I think it is a tough one, OP...

BertieBotts Tue 22-Apr-14 07:39:18

To the person who said only give condoms -LOL. Teenagers are fucking stupid. I would have been pregnant far earlier to even less suitable bloke! Condoms are a pain in the arse, hate using them now!

BertieBotts Tue 22-Apr-14 07:35:42

And it's taught about in schools, and every time I get a repeat pill prescription it flashes up on the doctor's computer "Ask patient about LARC"

BertieBotts Tue 22-Apr-14 07:30:16

How old are you op? In my area it was all the pill when I was a teenager but that's nearly 10 years ago now! 6 years ago when I was 19 they were really heavily pushing the implant and I didn't want it, they suggested i try the equivalent hormone in pill format, and then ignored me when I said I had bad side effects. Went to the gp and she was shocked and said stop immediately. I was bleeding non stop and anaemic.

Most young people I know in my area are on the implant.

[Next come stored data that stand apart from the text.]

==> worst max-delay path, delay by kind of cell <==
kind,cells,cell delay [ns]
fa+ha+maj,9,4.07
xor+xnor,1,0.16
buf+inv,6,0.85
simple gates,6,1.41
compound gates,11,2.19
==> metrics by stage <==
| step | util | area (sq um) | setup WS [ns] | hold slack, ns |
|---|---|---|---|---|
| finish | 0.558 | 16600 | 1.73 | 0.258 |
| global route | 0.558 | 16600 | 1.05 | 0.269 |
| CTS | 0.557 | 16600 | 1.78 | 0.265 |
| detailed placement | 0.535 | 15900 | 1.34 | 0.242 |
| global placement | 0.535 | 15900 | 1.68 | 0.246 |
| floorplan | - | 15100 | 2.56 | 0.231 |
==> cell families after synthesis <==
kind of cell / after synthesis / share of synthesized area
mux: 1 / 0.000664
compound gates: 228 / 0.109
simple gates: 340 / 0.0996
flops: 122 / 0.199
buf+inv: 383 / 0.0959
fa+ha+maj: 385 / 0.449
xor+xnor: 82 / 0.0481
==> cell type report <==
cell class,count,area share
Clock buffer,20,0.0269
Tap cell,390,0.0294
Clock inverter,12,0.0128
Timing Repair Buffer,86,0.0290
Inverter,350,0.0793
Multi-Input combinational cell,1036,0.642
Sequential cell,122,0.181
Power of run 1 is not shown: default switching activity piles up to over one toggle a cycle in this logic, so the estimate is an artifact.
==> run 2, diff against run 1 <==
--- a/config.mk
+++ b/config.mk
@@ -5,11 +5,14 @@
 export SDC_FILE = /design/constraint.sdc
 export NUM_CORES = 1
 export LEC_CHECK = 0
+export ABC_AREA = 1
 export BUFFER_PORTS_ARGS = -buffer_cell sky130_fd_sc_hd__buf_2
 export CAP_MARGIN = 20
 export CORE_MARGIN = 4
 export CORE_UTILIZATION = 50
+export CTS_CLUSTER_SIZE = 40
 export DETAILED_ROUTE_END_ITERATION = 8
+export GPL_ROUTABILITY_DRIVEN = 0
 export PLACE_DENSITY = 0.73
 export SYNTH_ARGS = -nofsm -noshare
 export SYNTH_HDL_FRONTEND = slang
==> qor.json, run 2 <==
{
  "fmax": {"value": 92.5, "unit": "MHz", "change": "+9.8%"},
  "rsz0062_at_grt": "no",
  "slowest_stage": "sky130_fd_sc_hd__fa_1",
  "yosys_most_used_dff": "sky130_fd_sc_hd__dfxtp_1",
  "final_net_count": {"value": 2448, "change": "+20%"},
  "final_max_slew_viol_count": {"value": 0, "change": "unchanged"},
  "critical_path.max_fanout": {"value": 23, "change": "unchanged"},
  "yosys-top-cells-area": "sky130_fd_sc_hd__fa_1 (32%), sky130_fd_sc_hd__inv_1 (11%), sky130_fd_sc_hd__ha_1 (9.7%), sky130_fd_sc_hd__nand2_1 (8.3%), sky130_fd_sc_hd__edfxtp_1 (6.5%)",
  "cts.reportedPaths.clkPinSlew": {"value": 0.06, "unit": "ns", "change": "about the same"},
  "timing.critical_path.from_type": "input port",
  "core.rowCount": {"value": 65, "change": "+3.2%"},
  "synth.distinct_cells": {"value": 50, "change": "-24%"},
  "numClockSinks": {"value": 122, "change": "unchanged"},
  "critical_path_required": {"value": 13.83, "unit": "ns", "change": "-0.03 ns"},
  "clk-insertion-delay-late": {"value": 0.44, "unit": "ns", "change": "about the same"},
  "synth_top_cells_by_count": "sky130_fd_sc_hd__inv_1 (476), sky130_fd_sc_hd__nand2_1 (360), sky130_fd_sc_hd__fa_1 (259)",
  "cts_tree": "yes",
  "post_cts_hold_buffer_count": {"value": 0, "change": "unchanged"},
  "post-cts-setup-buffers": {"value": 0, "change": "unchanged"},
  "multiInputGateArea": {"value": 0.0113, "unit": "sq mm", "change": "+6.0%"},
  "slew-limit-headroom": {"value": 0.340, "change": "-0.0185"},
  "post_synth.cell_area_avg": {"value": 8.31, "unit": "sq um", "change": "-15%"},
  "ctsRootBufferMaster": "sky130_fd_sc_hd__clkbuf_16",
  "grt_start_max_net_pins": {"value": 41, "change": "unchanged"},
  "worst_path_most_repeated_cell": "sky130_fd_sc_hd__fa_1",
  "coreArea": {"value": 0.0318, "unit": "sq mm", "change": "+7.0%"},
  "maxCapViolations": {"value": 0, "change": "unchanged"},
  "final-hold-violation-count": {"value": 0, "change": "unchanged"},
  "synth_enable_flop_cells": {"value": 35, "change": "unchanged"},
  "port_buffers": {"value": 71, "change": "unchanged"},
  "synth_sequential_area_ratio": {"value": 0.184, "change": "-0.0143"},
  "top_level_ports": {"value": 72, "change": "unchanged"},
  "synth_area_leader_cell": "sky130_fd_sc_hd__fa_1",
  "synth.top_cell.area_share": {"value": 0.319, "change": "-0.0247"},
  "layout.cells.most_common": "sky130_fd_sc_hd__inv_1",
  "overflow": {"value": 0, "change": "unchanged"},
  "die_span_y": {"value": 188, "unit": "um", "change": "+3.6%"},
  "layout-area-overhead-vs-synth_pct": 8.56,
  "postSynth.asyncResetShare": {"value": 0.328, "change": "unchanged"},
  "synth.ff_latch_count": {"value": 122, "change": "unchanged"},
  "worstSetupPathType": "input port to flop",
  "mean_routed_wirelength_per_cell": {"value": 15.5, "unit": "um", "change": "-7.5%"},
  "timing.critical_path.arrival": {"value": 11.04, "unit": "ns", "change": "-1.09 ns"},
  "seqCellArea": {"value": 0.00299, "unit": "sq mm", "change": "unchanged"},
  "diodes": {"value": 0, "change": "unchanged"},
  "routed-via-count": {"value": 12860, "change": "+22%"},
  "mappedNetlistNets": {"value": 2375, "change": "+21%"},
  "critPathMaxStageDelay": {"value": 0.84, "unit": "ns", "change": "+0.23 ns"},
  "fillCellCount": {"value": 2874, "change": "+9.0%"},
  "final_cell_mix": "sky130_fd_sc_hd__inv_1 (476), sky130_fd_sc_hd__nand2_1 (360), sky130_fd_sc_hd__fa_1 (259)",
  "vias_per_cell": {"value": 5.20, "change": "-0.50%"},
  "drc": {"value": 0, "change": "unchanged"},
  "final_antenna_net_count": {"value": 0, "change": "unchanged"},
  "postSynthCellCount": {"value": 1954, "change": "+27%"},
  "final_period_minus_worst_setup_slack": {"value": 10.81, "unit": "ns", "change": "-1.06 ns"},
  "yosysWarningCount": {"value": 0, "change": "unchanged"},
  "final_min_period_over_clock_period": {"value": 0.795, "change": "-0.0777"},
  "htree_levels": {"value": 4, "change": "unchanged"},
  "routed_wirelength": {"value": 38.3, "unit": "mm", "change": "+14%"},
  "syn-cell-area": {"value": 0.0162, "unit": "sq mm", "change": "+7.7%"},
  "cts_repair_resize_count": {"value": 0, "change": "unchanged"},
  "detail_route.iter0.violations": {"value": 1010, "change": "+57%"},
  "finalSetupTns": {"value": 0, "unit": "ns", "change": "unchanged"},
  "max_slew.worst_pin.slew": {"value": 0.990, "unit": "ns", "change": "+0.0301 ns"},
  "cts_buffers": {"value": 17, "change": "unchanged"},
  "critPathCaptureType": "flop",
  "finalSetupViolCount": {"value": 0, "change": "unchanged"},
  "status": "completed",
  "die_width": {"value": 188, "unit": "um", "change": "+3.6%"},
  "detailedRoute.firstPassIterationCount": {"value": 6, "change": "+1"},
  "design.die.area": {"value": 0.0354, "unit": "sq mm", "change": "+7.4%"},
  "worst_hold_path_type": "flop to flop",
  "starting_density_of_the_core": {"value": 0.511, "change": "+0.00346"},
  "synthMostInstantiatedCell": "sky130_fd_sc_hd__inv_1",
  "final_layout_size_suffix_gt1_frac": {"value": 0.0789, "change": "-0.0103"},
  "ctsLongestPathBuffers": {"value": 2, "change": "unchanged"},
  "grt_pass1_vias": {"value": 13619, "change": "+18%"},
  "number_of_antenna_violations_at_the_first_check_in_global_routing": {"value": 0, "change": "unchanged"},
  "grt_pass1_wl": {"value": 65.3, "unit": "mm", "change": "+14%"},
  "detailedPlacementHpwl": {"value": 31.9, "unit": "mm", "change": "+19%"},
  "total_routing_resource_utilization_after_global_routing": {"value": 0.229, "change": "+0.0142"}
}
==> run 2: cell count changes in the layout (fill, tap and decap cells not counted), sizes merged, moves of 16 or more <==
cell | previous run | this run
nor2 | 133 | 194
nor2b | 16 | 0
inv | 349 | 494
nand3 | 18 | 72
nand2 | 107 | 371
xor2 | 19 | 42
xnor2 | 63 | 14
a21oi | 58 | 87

ThePassionOfHoneydragon Tue 22-Apr-14 07:29:44

Condoms have a 100% better chance of preventing sti's than the implant though

MrsMook Tue 22-Apr-14 07:24:42

Another implant fan. I had a trial of cerazette for a few months too. It's great for me as it reduces painful periods, and I'm forgetful at taking the pill. Where the hormone blend is suitable, the element of user failure is very low. I went on the pill two years before I needd any contraceptive benefits to manage painful periods.

slowcomputer Tue 22-Apr-14 07:15:12

The patch isn't all that great, it is a combined pill in patch form so those who have medical issues with the combined pill can't use it, the risk of blood clots is higher and it is often easier to forget something that is once a week than every day. The implant is cost effective even if removed after one year and we (I'm a GP) promote it a lot, but a third of women have it removed for troublesome bleeding and there are lots of urban myths out there stopping people having it.